• _Data to process_:

_ _ _ _

<file path="src/inc/temp_sensor_params.svh">
// Constants of the temperature result, limit and status register block.
// Assumes inclusion by bare name from every design file that needs them.
`ifndef TEMP_SENSOR_PARAMS_SVH
`define TEMP_SENSOR_PARAMS_SVH

// ****************************************
// Register pointer values
// ****************************************
`define REG_STATUS       3'h0
`define REG_CONFIG       3'h1
`define REG_TEMP         3'h2
`define REG_IDENT        3'h3
`define REG_CRIT         3'h4
`define REG_HYST         3'h5
`define REG_HIGH         3'h6
`define REG_LOW          3'h7
`define PTR_RST          3'h0

// ****************************************
// Reset values
// ****************************************
`define STATUS_RST       8'h80
`define READY_N_RST      1'b1
`define CONFIG_RST       8'h00
`define TEMP_RST         16'h0000
`define CRIT_RST         16'h4980
`define HYST_RST         8'h05
`define HIGH_RST         16'h2000
`define LOW_RST          16'h0500
`define IDENT_DEFAULT    8'h3c

// ****************************************
// Field positions
// ****************************************
`define CFG_RES_BIT      7
`define CFG_MODE_HI      6
`define CFG_MODE_LO      5
`define ST_READY_BIT     7
`define ST_CRIT_BIT      6
`define ST_HIGH_BIT      5
`define ST_LOW_BIT       4
`define RES_FLAG_BITS    3
`define MODE_CONT        2'h0
`define MODE_ONESHOT     2'h1
`define MODE_FAST        2'h2
`define MODE_SHUTDOWN    2'h3

// ****************************************
// Scaling and timing
// ****************************************
`define CODE16_PER_DEG_LOG2 7
`define CLK_HZ           64'd10000000
`define CONV_TIME_MS     64'd240
`define FAST_TIME_MS     64'd60
`define CONV_CYCLES      (`CONV_TIME_MS * `CLK_HZ / 64'd1000)
`define FAST_CYCLES      (`FAST_TIME_MS * `CLK_HZ / 64'd1000)

`endif

</file>
<file path="src/inc/temp_sensor_pkg.sv">
// Types shared by the temperature result and limit register block.
// Assumes nothing beyond a SystemVerilog compiler.
package temp_sensor_pkg;

  // ****************************************
  // Register access request from framing
  // ****************************************
  typedef struct packed {
    logic        cmd_ld;
    logic [2:0]  ptr;
    logic        rd;
    logic        wr;
    logic [15:0] wdata;
  } reg_req_t;

  // ****************************************
  // Limit flags
  // ****************************************
  typedef struct packed {
    logic crit;
    logic high;
    logic low;
  } limit_flags_t;

  typedef enum logic {CONV_IDLE, CONV_RUN} conv_state_t;

endpackage
</file>
<file path="src/hdl/conv_timer.sv">
// Conversion pacing: continuous, one-shot, fast one-shot, shutdown.
// Assumes a one-cycle start pulse on every configuration write.
`timescale 1ns/1ps
module conv_timer
  import temp_sensor_pkg::*;
#(
  parameter int unsigned CONV_CYCLES = 2400000,
  parameter int unsigned FAST_CYCLES = 600000
)
(
  // Clock and reset
  input  wire logic       clk,
  input  wire logic       rst,
  // Control
  input  wire logic [1:0] mode,
  input  wire logic       start,
  // Conversion finished
  output logic            done_q
);
  `include "temp_sensor_params.svh"

  conv_state_t state_q;
  logic [31:0] cnt_q;
  logic [31:0] last;

  // Fast mode trades accuracy for a quarter of the time
  assign last = (mode == `MODE_FAST) ? FAST_CYCLES - 32'd1
                                     : CONV_CYCLES - 32'd1;

  // Back to back in continuous mode, then idle after a one-shot
  always_ff @(posedge clk or posedge rst)
  begin
    if (rst)
    begin
      state_q <= CONV_RUN;
      cnt_q   <= 32'h0;
      done_q  <= 1'b0;
    end
    else
    begin
      done_q <= 1'b0;
      if (start)
      begin
        cnt_q   <= 32'h0;
        state_q <= (mode == `MODE_SHUTDOWN) ? CONV_IDLE : CONV_RUN;
      end
      else
      begin
        case (state_q)
          CONV_IDLE:
          begin
            cnt_q <= 32'h0;
          end
          CONV_RUN:
          begin
            if (cnt_q >= last)
            begin
              done_q  <= 1'b1;
              cnt_q   <= 32'h0;
              state_q <= (mode == `MODE_CONT) ? CONV_RUN : CONV_IDLE;
            end
            else
            begin
              cnt_q <= cnt_q + 32'h1;
            end
          end
          default:
          begin
            state_q <= CONV_IDLE;
          end
        endcase
      end
    end
  end

endmodule

</file>
<file path="src/hdl/limit_compare.sv">
// Setpoint comparison with hysteresis for one temperature code.
// Assumes code and setpoints share the 16-bit scale of 128 codes per degree; hysteresis is in whole degrees.
`timescale 1ns/1ps
module limit_compare
  import temp_sensor_pkg::*;
(
  // Code and setpoints
  input  wire logic [15:0] code,
  input  wire logic [15:0] crit_sp,
  input  wire logic [15:0] high_sp,
  input  wire logic [15:0] low_sp,
  input  wire logic [7:0]  hyst,
  // Verdicts
  output limit_flags_t     set_flags,
  output limit_flags_t     clr_flags
);
  `include "temp_sensor_params.svh"

  // Sign extend so the hysteresis offset cannot wrap
  function automatic logic signed [17:0] widen(input logic [15:0] v);
    return {{2{v[15]}}, v};
  endfunction

  // Setpoint moved by whole degrees of hysteresis
  function automatic logic signed [17:0] shift_sp(input logic [15:0] sp,
                                                   input logic [7:0] h,
                                                   input logic up);
    logic signed [17:0] off;
    off = {3'h0, h, `CODE16_PER_DEG_LOG2'h0};
    return up ? widen(sp) + off : widen(sp) - off;
  endfunction

  logic signed [17:0] t;

  // Trip and release decisions
  always_comb
  begin
    t              = widen(code);
    set_flags.low  = t < widen(low_sp);
    set_flags.high = t > widen(high_sp);
    set_flags.crit = t > widen(crit_sp);
    clr_flags.low  = t > shift_sp(low_sp, hyst, 1'b1);
    clr_flags.high = t < shift_sp(high_sp, hyst, 1'b0);
    clr_flags.crit = t < shift_sp(crit_sp, hyst, 1'b0);
  end

endmodule

</file>
<file path="src/hdl/temp_sensor_regs.sv">
// Temperature result formatting, limit flags and the eight-register map.
// Assumes requests come from serial framing logic on the same clock and
// that the converter code arrives on pins from another domain.
`timescale 1ns/1ps
`include "temp_sensor_params.svh"
module temp_sensor_regs
  import temp_sensor_pkg::*;
#(
  parameter int unsigned CONV_CYCLES = 32'(`CONV_CYCLES),
  parameter int unsigned FAST_CYCLES = 32'(`FAST_CYCLES),
  parameter logic [7:0]  IDENT       = `IDENT_DEFAULT  // Arbitrary value
)
(
  // Clock and reset
  input  wire logic        clk,
  input  wire logic        rst,
  // Register access from the serial framing logic
  input  wire reg_req_t    req,
  output logic [15:0]      rd_data_q,
  output logic             rd_valid_q,
  // Converter code, 128 codes per degree
  input  wire logic [15:0] adc_code,
  // Status view
  output logic             conversion_ready_n,
  output limit_flags_t     flags_out_q
);

  // ****************************************
  // Register state
  // ****************************************
  logic [2:0]   register_pointer_field_q;
  logic [7:0]   cfg_q;
  logic [15:0]  temp_q;
  logic [15:0]  crit_q;
  logic [7:0]   hyst_q;
  logic [15:0]  high_q;
  logic [15:0]  low_q;
  limit_flags_t flags_q;
  logic         ready_n_q;

  // ****************************************
  // Converter input synchroniser
  // ****************************************
  logic [15:0] adc_meta_q;
  logic [15:0] adc_sync_q;

  // Code changes only between conversions, so a plain two-stage pass is safe
  always_ff @(posedge clk or posedge rst)
  begin
    if (rst)
    begin
      adc_meta_q <= 16'h0;
      adc_sync_q <= 16'h0;
    end
    else
    begin
      adc_meta_q <= adc_code;
      adc_sync_q <= adc_meta_q;
    end
  end

  // ****************************************
  // Access decode
  // ****************************************
  logic [2:0] addr;
  logic       status_rd;
  logic       temp_rd;
  logic       cfg_wr;
  logic       oneshot_wr;
  logic [1:0] new_mode;
  logic [1:0] cur_mode;
  logic       res16;

  // A command in the same cycle steers the access at once
  assign addr      = req.cmd_ld ? req.ptr : register_pointer_field_q;
  assign status_rd = req.rd && (addr == `REG_STATUS);
  assign temp_rd   = req.rd && (addr == `REG_TEMP);
  assign cfg_wr    = req.wr && (addr == `REG_CONFIG);
  assign new_mode  = req.wdata[`CFG_MODE_HI:`CFG_MODE_LO];
  assign cur_mode  = cfg_q[`CFG_MODE_HI:`CFG_MODE_LO];
  assign res16     = cfg_q[`CFG_RES_BIT];

  // Write of either one-shot pattern to the mode bits
  assign oneshot_wr = cfg_wr && ((new_mode == `MODE_ONESHOT) ||
                                 (new_mode == `MODE_FAST));

  // ****************************************
  // Conversion pacing
  // ****************************************
  logic       conv_done;
  logic [1:0] timer_mode;

  // Timer must see the mode being written, not the stale one
  assign timer_mode = cfg_wr ? new_mode : cur_mode;

  conv_timer #(
    .CONV_CYCLES (CONV_CYCLES),
    .FAST_CYCLES (FAST_CYCLES)
  ) u_timer (
    .clk    (clk),
    .rst    (rst),
    .mode   (timer_mode),
    .start  (cfg_wr),
    .done_q (conv_done)
  );

  // ****************************************
  // Result formatting and comparison
  // ****************************************
  logic [15:0]  code_fmt;
  logic [15:0]  crit_cmp;
  logic [15:0]  high_cmp;
  logic [15:0]  low_cmp;
  limit_flags_t set_flags;
  limit_flags_t clr_flags;
  limit_flags_t flags_d;
  logic [15:0]  temp_d;

  // Drops the three low bits when only 13 bits are resolved
  function automatic logic [15:0] trim(input logic [15:0] v,
                                       input logic wide);
    return wide ? v : {v[15:`RES_FLAG_BITS], `RES_FLAG_BITS'h0};
  endfunction

  // Step of 1/16 degC at 13 bits, 1/128 degC at 16 bits
  assign code_fmt = trim(adc_sync_q, res16);
  assign crit_cmp = trim(crit_q, res16);
  assign high_cmp = trim(high_q, res16);
  assign low_cmp  = trim(low_q, res16);

  limit_compare u_cmp (
    .code      (code_fmt),
    .crit_sp   (crit_cmp),
    .high_sp   (high_cmp),
    .low_sp    (low_cmp),
    .hyst      (hyst_q),
    .set_flags (set_flags),
    .clr_flags (clr_flags)
  );

  // Flags after this conversion, hysteresis release only on conversion
  always_comb
  begin
    flags_d = flags_q;
    if (status_rd)
    begin
      flags_d = '0;
    end
    if (conv_done)
    begin
      if (clr_flags.low)
      begin
        flags_d.low = 1'b0;
      end
      if (clr_flags.high)
      begin
        flags_d.high = 1'b0;
      end
      if (clr_flags.crit)
      begin
        flags_d.crit = 1'b0;
      end
      // Setting beats any clear arriving in the same cycle
      flags_d = flags_d | set_flags;
    end
  end

  // Flags ride in the low bits only at 13-bit resolution
  always_comb
  begin
    if (res16)
    begin
      temp_d = code_fmt;
    end
    else
    begin
      temp_d = {code_fmt[15:`RES_FLAG_BITS],
                flags_d.crit, flags_d.high, flags_d.low};
    end
  end

  // ****************************************
  // Result and flag registers
  // ****************************************
  always_ff @(posedge clk or posedge rst)
  begin
    if (rst)
    begin
      temp_q  <= `TEMP_RST;
      flags_q <= '0;
    end
    else
    begin
      if (conv_done)
      begin
        temp_q <= temp_d;
      end
      flags_q <= flags_d;
    end
  end

  // Ready is active low; a fresh result outranks a clearing access
  always_ff @(posedge clk or posedge rst)
  begin
    if (rst)
    begin
      ready_n_q <= `READY_N_RST;
    end
    else if (conv_done)
    begin
      ready_n_q <= 1'b0;
    end
    else if (temp_rd || oneshot_wr)
    begin
      ready_n_q <= 1'b1;
    end
  end

  // ****************************************
  // Pointer and writable registers
  // ****************************************
  always_ff @(posedge clk or posedge rst)
  begin
    if (rst)
    begin
      register_pointer_field_q <= `PTR_RST;
    end
    else if (req.cmd_ld)
    begin
      register_pointer_field_q <= req.ptr;
    end
  end

  // Result, status and ident have no write path
  always_ff @(posedge clk or posedge rst)
  begin
    if (rst)
    begin
      cfg_q  <= `CONFIG_RST;
      crit_q <= `CRIT_RST;
      hyst_q <= `HYST_RST;
      high_q <= `HIGH_RST;
      low_q  <= `LOW_RST;
    end
    else if (req.wr)
    begin
      if (addr == `REG_CONFIG)
      begin
        cfg_q <= req.wdata[7:0];
      end
      else if (addr == `REG_CRIT)
      begin
        crit_q <= req.wdata;
      end
      else if (addr == `REG_HYST)
      begin
        hyst_q <= req.wdata[7:0];
      end
      else if (addr == `REG_HIGH)
      begin
        high_q <= req.wdata;
      end
      else if (addr == `REG_LOW)
      begin
        low_q <= req.wdata;
      end
    end
  end

  // ****************************************
  // Read path
  // ****************************************
  logic [15:0] rd_mux;

  // Eight-bit registers sit in the low byte, upper byte zero
  always_comb
  begin
    if (addr == `REG_STATUS)
    begin
      rd_mux = {8'h0, ready_n_q, flags_q.crit, flags_q.high,
                flags_q.low, 4'h0};
    end
    else if (addr == `REG_CONFIG)
    begin
      rd_mux = {8'h0, cfg_q};
    end
    else if (addr == `REG_TEMP)
    begin
      rd_mux = temp_q;
    end
    else if (addr == `REG_IDENT)
    begin
      rd_mux = {8'h0, IDENT};
    end
    else if (addr == `REG_CRIT)
    begin
      rd_mux = crit_q;
    end
    else if (addr == `REG_HYST)
    begin
      rd_mux = {8'h0, hyst_q};
    end
    else if (addr == `REG_HIGH)
    begin
      rd_mux = high_q;
    end
    else
    begin
      rd_mux = low_q;
    end
  end

  // Data holds until the next read so framing may shift it out slowly
  always_ff @(posedge clk or posedge rst)
  begin
    if (rst)
    begin
      rd_data_q  <= 16'h0;
      rd_valid_q <= 1'b0;
    end
    else
    begin
      rd_valid_q <= req.rd;
      if (req.rd)
      begin
        rd_data_q <= rd_mux;
      end
    end
  end

  // ****************************************
  // Status outputs
  // ****************************************
  assign conversion_ready_n = ready_n_q;

  // Registered copy of the limit flags for pin logic elsewhere
  always_ff @(posedge clk or posedge rst)
  begin
    if (rst)
    begin
      flags_out_q <= '0;
    end
    else
    begin
      flags_out_q <= flags_d;
    end
  end

endmodule

</file>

_ _ _ _

• _Goal of the exercise_: Above are the records; please copy exactly their first line and each line after it through the line containing "Register pointer values", and no line after that.

• _Exercise result_:
<file path="src/inc/temp_sensor_params.svh">
// Constants of the temperature result, limit and status register block.
// Assumes inclusion by bare name from every design file that needs them.
`ifndef TEMP_SENSOR_PARAMS_SVH
`define TEMP_SENSOR_PARAMS_SVH

// ****************************************
// Register pointer values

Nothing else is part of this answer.